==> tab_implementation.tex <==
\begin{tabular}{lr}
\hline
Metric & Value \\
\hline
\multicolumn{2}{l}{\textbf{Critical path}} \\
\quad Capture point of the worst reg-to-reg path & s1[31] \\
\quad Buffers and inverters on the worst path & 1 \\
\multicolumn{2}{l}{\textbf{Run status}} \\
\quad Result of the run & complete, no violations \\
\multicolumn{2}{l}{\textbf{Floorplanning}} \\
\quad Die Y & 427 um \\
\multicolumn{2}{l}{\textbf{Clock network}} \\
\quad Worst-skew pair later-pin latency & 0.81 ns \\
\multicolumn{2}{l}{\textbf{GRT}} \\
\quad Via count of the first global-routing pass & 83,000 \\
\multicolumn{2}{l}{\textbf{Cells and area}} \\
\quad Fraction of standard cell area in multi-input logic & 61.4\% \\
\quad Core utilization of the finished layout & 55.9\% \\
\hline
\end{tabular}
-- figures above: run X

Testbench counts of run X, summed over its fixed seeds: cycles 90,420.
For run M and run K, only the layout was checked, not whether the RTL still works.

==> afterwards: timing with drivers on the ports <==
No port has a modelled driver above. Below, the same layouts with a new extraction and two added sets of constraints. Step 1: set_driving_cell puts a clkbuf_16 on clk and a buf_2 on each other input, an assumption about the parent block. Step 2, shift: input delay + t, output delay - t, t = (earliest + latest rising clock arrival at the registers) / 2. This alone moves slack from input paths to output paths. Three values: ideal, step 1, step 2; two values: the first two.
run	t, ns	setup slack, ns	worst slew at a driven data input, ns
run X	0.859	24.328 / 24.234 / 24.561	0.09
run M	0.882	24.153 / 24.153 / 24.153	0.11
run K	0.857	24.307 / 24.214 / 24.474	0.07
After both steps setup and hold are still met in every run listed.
Background: an optimization exercise with open tools, aiming at small area, a short achievable clock period and few clock cycles per item. Do not read the settings as production practice. Power figures rest on the tool's default switching activity, not on a simulated workload.

Setup of before:
==> flow/design.v <==
module pwm_minp (
    input  wire        clk,
    input  wire        rst,
    input  wire        in_valid,
    output wire        in_ready,
    input  wire [18:0] in_per,
    input  wire [13:0] in_dly_r,
    input  wire [13:0] in_dly_f,
    input  wire [10:0] in_duty_max,
    input  wire        in_clamp,
    input  wire        in_clear,
    input  wire [7:0]  in_ls,
    input  wire [75:0] in_h,
    input  wire [3:0]  in_centre,
    output reg         out_valid,
    output reg  [7:0]  out_ls,
    output reg  [75:0] out_on,
    output reg  [75:0] out_off,
    output reg  [3:0]  out_drop,
    output reg  [3:0]  out_raise
);
    assign in_ready = 1'b1;
    reg        s0_valid;
    reg [18:0] s0_per;
    reg [13:0] s0_dly_r, s0_dly_f;
    reg [10:0] s0_duty_max;
    reg        s0_clamp, s0_clear;
    reg [7:0]  s0_ls;
    reg [75:0] s0_h;
    reg [3:0]  s0_centre;
    always @(posedge clk) begin
        s0_valid    <= in_valid & ~rst;
        s0_per      <= in_per;
        s0_dly_r    <= in_dly_r;
        s0_dly_f    <= in_dly_f;
        s0_duty_max <= in_duty_max;
        s0_clamp    <= in_clamp;
        s0_clear    <= in_clear;
        s0_ls       <= in_ls;
        s0_h        <= in_h;
        s0_centre   <= in_centre;
    end
    wire [28:0] duty_prod = s0_duty_max[9:0] * s0_per;
    wire [14:0] thr_h0    = 15'd2000 + s0_dly_r;
    wire [14:0] thr_l0    = 15'd2000 + s0_dly_f;
    wire [18:0] pmt0      = s0_per - thr_l0;
    reg        s1_valid;
    reg [18:0] s1_per, s1_max_h, s1_pmt;
    reg [14:0] s1_thr_h;
    reg        s1_full, s1_clamp;
    reg [7:0]  s1_ls;
    reg [75:0] s1_h;
    reg [3:0]  s1_centre;
    always @(posedge clk) begin
        s1_valid  <= s0_valid & ~rst;
        s1_per    <= s0_per;
        s1_max_h  <= duty_prod[28:10] | (s0_duty_max[10] ? s0_per : 19'd0);
        s1_pmt    <= pmt0;
        s1_thr_h  <= thr_h0;
        s1_full   <= s0_duty_max[10];
        s1_clamp  <= s0_clamp;
        s1_ls     <= s0_ls;
        s1_h      <= s0_valid ? s0_h : 76'd0;
        s1_centre <= s0_centre;
    end
    reg [18:0] cv [0:3];         
    reg [3:0]  cnz;              
    reg [3:0]  cf_low;           
    reg [18:0] per_c;            
    reg rst_q;
    always @(posedge clk) rst_q <= rst;
    always @(posedge clk)
        if (s1_valid) per_c <= s1_per;
    wire c_zero = rst_q | (s0_valid & s0_clear);
    reg        s2_valid;
    reg [18:0] s2_per;
    reg [7:0]  s2_ls;
    reg [75:0] s2_h;
    reg [3:0]  s2_centre, s2_drop, s2_raise;
    genvar l;
    generate
        for (l = 0; l < 4; l = l + 1) begin : g_leg
            wire [18:0] h   = s1_h[19*l +: 19];
            wire        sw  = (s1_ls[2*l +: 2] == 2'd0);
            wire [18:0] v   = cnz[l] ? cv[l] : 19'd0;
            wire        f   = s1_valid & cf_low[l];
            wire [20:0] x0 = {2'b00, h};
            wire [20:0] x1 = {2'b00, v};
            wire [20:0] x2 = f ? {2'b11, ~per_c} : 21'd0;
            wire [20:0] s1 = x0 ^ x1 ^ x2;
            wire [20:0] c1 = {(x0[19:0] & x1[19:0]) | (x0[19:0] & x2[19:0]) | (x1[19:0] & x2[19:0]), f};
            wire [19:0] hc;
            add_bk #(20) u_hc (.a(s1[19:0]), .b(c1[19:0]), .ci(1'b0), .s(hc), .co());
            wire neg = hc[19];
            wire [20:0] x3 = {2'b11, ~s1_max_h};
            wire [20:0] s2 = s1 ^ c1 ^ x3;
            wire [20:0] c2 = {(s1[19:0] & c1[19:0]) | (s1[19:0] & x3[19:0]) | (c1[19:0] & x3[19:0]), 1'b0};
            wire [20:0] d2;
            add_bk #(21) u_ov (.a(s2), .b(c2), .ci(1'b0), .s(d2), .co());
            wire over = ~d2[20];
            wire [18:0] h1    = over ? h : (neg ? 19'd0 : hc[18:0]);
            wire        nz    = |h1;
            wire        sh    = nz & (h1[18:15] == 4'd0) & (h1[14:0] < s1_thr_h);
            wire        isper = (h1 == s1_per);
            wire        sl    = (h1 > s1_pmt) & ~isper;
            wire        cf    = s1_clamp | over;
            wire dropH  = sh & ~cf;
            wire raiseH = sh & cf;
            wire dropL  = sl & ~cf & s1_full;
            wire raiseL = sl & ~(~cf & s1_full);
            wire [18:0] h3 = raiseH ? {4'd0, s1_thr_h} : raiseL ? s1_pmt : h1;
            wire isLow  = ~nz | dropH;
            wire isHigh = isper | dropL;
            always @(posedge clk) begin
                if (c_zero) begin
                    cnz[l]    <= 1'b0;
                    cf_low[l] <= 1'b0;
                end else if (s1_valid) begin
                    cnz[l]    <= sw & (dropH | dropL);
                    cf_low[l] <= sw & dropL;
                end
                cv[l] <= hc[18:0];
            end
            always @(posedge clk) begin
                s2_h[19*l +: 19] <= h3;
                s2_ls[2*l +: 2]  <= ~sw ? s1_ls[2*l +: 2] : isLow ? 2'd1 : isHigh ? 2'd2 : 2'd0;
                s2_drop[l]       <= sw & (dropH | dropL);
                s2_raise[l]      <= sw & (raiseH | raiseL);
            end
        end
    endgenerate
    always @(posedge clk) begin
        s2_valid  <= s1_valid & ~rst;
        s2_per    <= s1_per;
        s2_centre <= s1_centre;
    end
    wire [19:0] per1 = {1'b0, s2_per} + 20'd1;
    generate
        for (l = 0; l < 4; l = l + 1) begin : g_place
            wire [18:0] h3  = s2_h[19*l +: 19];
            wire [1:0]  ls  = s2_ls[2*l +: 2];
            wire [19:0] a   = s2_centre[l] ? per1 : {s2_per, 1'b0};
            wire [19:0] b   = s2_centre[l] ? per1 : 20'd0;
            wire [19:0] son, sof;
            add_bk #(20) u_on  (.a(a), .b({1'b1, ~h3}), .ci(1'b1), .s(son), .co());
            add_bk #(20) u_off (.a(b), .b({1'b0, h3}),  .ci(1'b0), .s(sof), .co());
            always @(posedge clk) begin
                out_ls[2*l +: 2]    <= ls;
                out_on[19*l +: 19]  <= (ls == 2'd0) ? son[19:1] : 19'd0;
                out_off[19*l +: 19] <= (ls == 2'd0) ? sof[19:1] : (ls == 2'd2) ? s2_per : 19'd0;
            end
        end
    endgenerate
    always @(posedge clk) begin
        out_valid <= s2_valid & ~rst;
        out_drop  <= s2_drop;
        out_raise <= s2_raise;
    end
endmodule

■ WHAT NEEDS TO BE DONE: Which lines of the records above contain the word "multicolumn"? Copy each of them.

■ SOLUTION TO THE EXERCISE:
\multicolumn{2}{l}{\textbf{Critical path}} \\
\multicolumn{2}{l}{\textbf{Run status}} \\
\multicolumn{2}{l}{\textbf{Floorplanning}} \\
\multicolumn{2}{l}{\textbf{Clock network}} \\
\multicolumn{2}{l}{\textbf{GRT}} \\
\multicolumn{2}{l}{\textbf{Cells and area}} \\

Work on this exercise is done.